### TASK PROMPT
Start with the line containing "run a | 0.344" and write out each line through the end of the listing, exactly as given.
Start of EXTRACTED DATA
From an optimization exercise on the open Yosys and OpenROAD flow, aimed at small area, a short achievable clock period and few clock cycles per item; shortcuts taken in it are not production practice.
Where RTL was checked, it was by simulation tests only, not by an equivalence proof against the original.

==> run a <==
Design sym_engine, start of the top module:
module sym_engine (
    input  wire        clk,
    input  wire        rst,
    input  wire        cmd_valid,
    output wire        cmd_ready,
    input  wire [63:0] cmd_word,
    output wire        rsp_valid,
    input  wire        rsp_ready,
    output wire [63:0] rsp_word
);
Settings: LEC_CHECK=0, CAP_MARGIN=20, CORE_MARGIN=2, CORE_UTILIZATION=75, CTS_BUF_LIST=sky130_fd_sc_hd__clkbuf_8, SETUP_SLACK_MARGIN=5, SLEW_MARGIN=20; clock period 9.0 ns.
standard.sh (not shown) runs the stock make flow with config.mk's settings and CLKGATE_MAP_FILE= SYNTH_SCRIPT=/design/flow/synth_recipe.tcl, a recipe that flattens the netlist after the stock synthesis.
==> flow/flow/run.sh <==
#!/bin/bash
# The standard layout, with plain buffers (sky130_fd_sc_hd__buf_1) on the ports instead of
# the default delay-cell buffers. Each tool's output is in standard.log.
set -euo pipefail
cd "$(dirname "$0")/.."
export BUFFER_PORTS_ARGS="-buffer_cell sky130_fd_sc_hd__buf_1"
bash standard.sh finish > standard.log 2>&1
==> run b (differences from run a) <==
--- a/flow/design.v
+++ b/flow/design.v
@@ -13,20 +13,20 @@
   localparam [7:0] OP_MAP     = 8'h12;
   reg [8:0] dim_w;    
   reg [8:0] dim_h;    
   reg [2:0] mode;     
   reg       o_valid;
   reg       o_res;    
   reg       o_last;   
-  reg       o_mop;    
+  reg [7:0] o_op;
   reg       o_err;
   reg [7:0] o_px, o_py;   
   reg [3:0] o_rm;     
   reg [1:0] o_j;
-  assign cmd_ready = rsp_ready && o_last;
+  assign cmd_ready = !o_valid || (rsp_ready && o_last);
   wire accept = cmd_valid && cmd_ready;
   wire take   = o_valid && rsp_ready;
   wire [7:0] op  = cmd_word[63:56];
   wire       rsv = cmd_word[55:32] != 24'd0;
   wire [15:0] xs = cmd_word[15:0];
   wire [15:0] ys = cmd_word[31:16];
   wire is_dim  = op == OP_SETDIM && !rsv;
@@ -54,32 +54,20 @@
         cout[k] = (a[k] & b[k]) | ((a[k] ^ b[k]) & ~c[k]);
       end
       cin[8] = c[8];
       cout[8] = 1'b0;
       sum1_eq = cin[0] && (cin[8:1] == cout[7:0]);
     end
   endfunction
-  function lt8;
-    input [7:0] a;
-    input [7:0] b;
-    integer k;
-    begin
-      lt8 = 1'b0;
-      for (k = 0; k < 8; k = k + 1)
-        lt8 = (a[k] ^ b[k]) ? b[k] : lt8;
-    end
-  endfunction
   wire [7:0] x  = xs[7:0];
   wire [7:0] y  = ys[7:0];
   wire       xz = xs[15:8] == 8'd0;
   wire       yz = ys[15:8] == 8'd0;
-  wire in0 = xz && yz && (dim_w[8] || lt8(x, dim_w[7:0])) &&
-                         (dim_h[8] || lt8(y, dim_h[7:0]));
-  wire in1 = xz && yz && (dim_w[8] || lt8(y, dim_w[7:0])) &&
-                         (dim_h[8] || lt8(x, dim_h[7:0]));
+  wire in0 = xz && yz && ({1'b0, x} < dim_w) && ({1'b0, y} < dim_h);
+  wire in1 = xz && yz && ({1'b0, y} < dim_w) && ({1'b0, x} < dim_h);
   wire cx  = dim_w[0] && dim_w[8:1] == {1'b0, x};    
   wire cy  = dim_h[0] && dim_h[8:1] == {1'b0, y};    
   wire dg  = x == y;                                 
   wire ad  = dim_w == dim_h && sum1_eq(x, y, dim_w);
   reg [3:0] mask;
   always @(*) begin
     case (mode)
@@ -130,47 +118,40 @@
       end
       if (is_mode) mode <= cmd_word[2:0];
     end else if (take && o_last) begin
       o_valid <= 1'b0;
     end
   end
   always @(posedge clk) begin
-    if (rst) begin
-      o_last <= 1'b1;
-    end else if (accept) begin
-      o_last <= !(is_map && mask != 4'd0);
-    end else if (take) begin
-      o_last <= o_last || rs_one;    
-    end
-  end
-  always @(posedge clk) begin
     if (accept) begin
       o_res  <= 1'b1;
-      o_mop  <= op == OP_MAP;
+      o_last <= !(is_map && mask != 4'd0);
+      o_op   <= op;
       o_err  <= !(is_dim || is_mode || is_map);
       o_px   <= x;
-      o_py   <= op == OP_MAP ? y : op;
+      o_py   <= y;
       o_rm   <= mask;
       o_j    <= 2'd0;
     end else if (take) begin
       o_res  <= 1'b0;
+      o_last <= rs_one;
       o_rm   <= rs;
       if (!o_res) o_j <= o_j + 2'd1;
       if (fx) o_px <= nx;
       if (fy) o_py <= ny;
     end
   end
   wire [2:0] n = {o_rm[3] & o_rm[1],
                   o_rm[0] & (o_rm[1] | o_rm[2] | o_rm[3]) & !(o_rm[1] & o_rm[3]),
                   (o_rm[0] & !(o_rm[1] | o_rm[2] | o_rm[3])) | (o_rm[3] & !o_rm[0])};
-  wire o_dim  = !o_err && !o_mop && !o_py[0];
-  wire o_mode = !o_err && !o_mop && o_py[0];
-  wire o_map  = !o_err && o_mop;
+  wire o_dim  = !o_err && o_op[1:0] == 2'd0;
+  wire o_mode = !o_err && o_op[1:0] == 2'd1;
+  wire o_map  = !o_err && o_op[1:0] == 2'd2;
   wire [8:0] pay_lo = (o_dim ? dim_w : 9'd0) |
-                      (o_mode ? {6'd0, o_px[2:0]} : 9'd0) |
+                      (o_mode ? {6'd0, mode} : 9'd0) |
                       (o_map ? {6'd0, n} : 9'd0);
   wire [8:0] pay_hi = o_dim ? dim_h : 9'd0;
   assign rsp_valid = o_valid;
   assign rsp_word = o_res ?
-      {o_mop ? OP_MAP : o_py, 3'd0, o_err, 4'd0, 23'd0, pay_hi, 7'd0, pay_lo} :
+      {o_op, 3'd0, o_err, 4'd0, 23'd0, pay_hi, 7'd0, pay_lo} :
       {OP_MAP, 4'd0, 4'd1, 28'd0, o_last, 1'b0, o_j, o_py, o_px};
 endmodule
==> flow/flow/run.sh (replaced) <==
#!/bin/bash
# The standard layout, with plain buffers (buf_2) on the ports instead of
# the default delay-cell buffers. Each tool's output is in standard.log.
set -euo pipefail
cd "$(dirname "$0")/.."
export BUFFER_PORTS_ARGS="-buffer_cell sky130_fd_sc_hd__buf_2"
bash standard.sh finish > standard.log 2>&1
- CORE_UTILIZATION: 75 -> 40
- CTS_BUF_LIST: sky130_fd_sc_hd__clkbuf_8 -> default
- SETUP_SLACK_MARGIN: 5 -> default
==> run c (differences from run a) <==
--- a/flow/design.v
+++ b/flow/design.v
@@ -18,15 +18,15 @@
   reg       o_res;    
   reg       o_last;   
   reg       o_mop;    
   reg       o_err;
   reg [7:0] o_px, o_py;   
   reg [3:0] o_rm;     
   reg [1:0] o_j;
-  assign cmd_ready = rsp_ready && o_last;
+  assign cmd_ready = !o_valid || (rsp_ready && o_last);
   wire accept = cmd_valid && cmd_ready;
   wire take   = o_valid && rsp_ready;
   wire [7:0] op  = cmd_word[63:56];
   wire       rsv = cmd_word[55:32] != 24'd0;
   wire [15:0] xs = cmd_word[15:0];
   wire [15:0] ys = cmd_word[31:16];
   wire is_dim  = op == OP_SETDIM && !rsv;
@@ -130,33 +130,26 @@
       end
       if (is_mode) mode <= cmd_word[2:0];
     end else if (take && o_last) begin
       o_valid <= 1'b0;
     end
   end
   always @(posedge clk) begin
-    if (rst) begin
-      o_last <= 1'b1;
-    end else if (accept) begin
-      o_last <= !(is_map && mask != 4'd0);
-    end else if (take) begin
-      o_last <= o_last || rs_one;    
-    end
-  end
-  always @(posedge clk) begin
     if (accept) begin
       o_res  <= 1'b1;
+      o_last <= !(is_map && mask != 4'd0);
       o_mop  <= op == OP_MAP;
       o_err  <= !(is_dim || is_mode || is_map);
       o_px   <= x;
       o_py   <= op == OP_MAP ? y : op;
       o_rm   <= mask;
       o_j    <= 2'd0;
     end else if (take) begin
       o_res  <= 1'b0;
+      o_last <= rs_one;
       o_rm   <= rs;
       if (!o_res) o_j <= o_j + 2'd1;
       if (fx) o_px <= nx;
       if (fy) o_py <= ny;
     end
   end
   wire [2:0] n = {o_rm[3] & o_rm[1],
==> run notes <==
Against run a, the maximum frequency of run c is larger by about 7%. The highest synthesized cell count belongs to run a, the lowest to run c. The lowest area after synthesis belongs to run c, the highest to run b. The highest register-to-register slack belongs to run b, the lowest to run a.
Testbench counts of run a, summed over its fixed seeds: cycles 6,396, items 3,200.
Testbench counts of run c, summed over its fixed seeds: cycles 6,396, items 3,200.
Only the layout flow was run in run b; the RTL was not checked for function there.

==> port drivers added, routing unchanged <==
In the flow no input, the clock included, has a driving cell. The finished layouts below were timed again as built, in two steps.
Step 1: set_driving_cell puts a clkbuf_16 on clk and a buf_2 on each other input, an assumption about the parent block.
Step 2, shift: input delay + t, output delay - t, t = (earliest + latest rising clock arrival at the registers) / 2. This alone moves slack from input paths to output paths.
Slacks: no drivers / after step 1 / after step 2; pairs: no drivers / after step 1.
run | shift t [ns] | slack for setup (ns) | worst setup path after step 2 | cell pins on the clock port's net
run a | 0.344 | 4.693 / 4.688 / 4.344 | input to register | 1
run b | 0.343 | 4.840 / 4.798 / 4.739 | input to register | 1
run c | 0.342 | 4.974 / 4.942 / 4.848 | input to register | 1
After both steps setup and hold are still met in every run listed. For run a, which loses most, drivers alone change the setup slack by -0.005 ns; drivers and shift together by -0.349 ns.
End of EXTRACTED DATA
### EXERCISE OUTPUT
run a | 0.344 | 4.693 / 4.688 / 4.344 | input to register | 1
run b | 0.343 | 4.840 / 4.798 / 4.739 | input to register | 1
run c | 0.342 | 4.974 / 4.942 / 4.848 | input to register | 1
After both steps setup and hold are still met in every run listed. For run a, which loses most, drivers alone change the setup slack by -0.005 ns; drivers and shift together by -0.349 ns.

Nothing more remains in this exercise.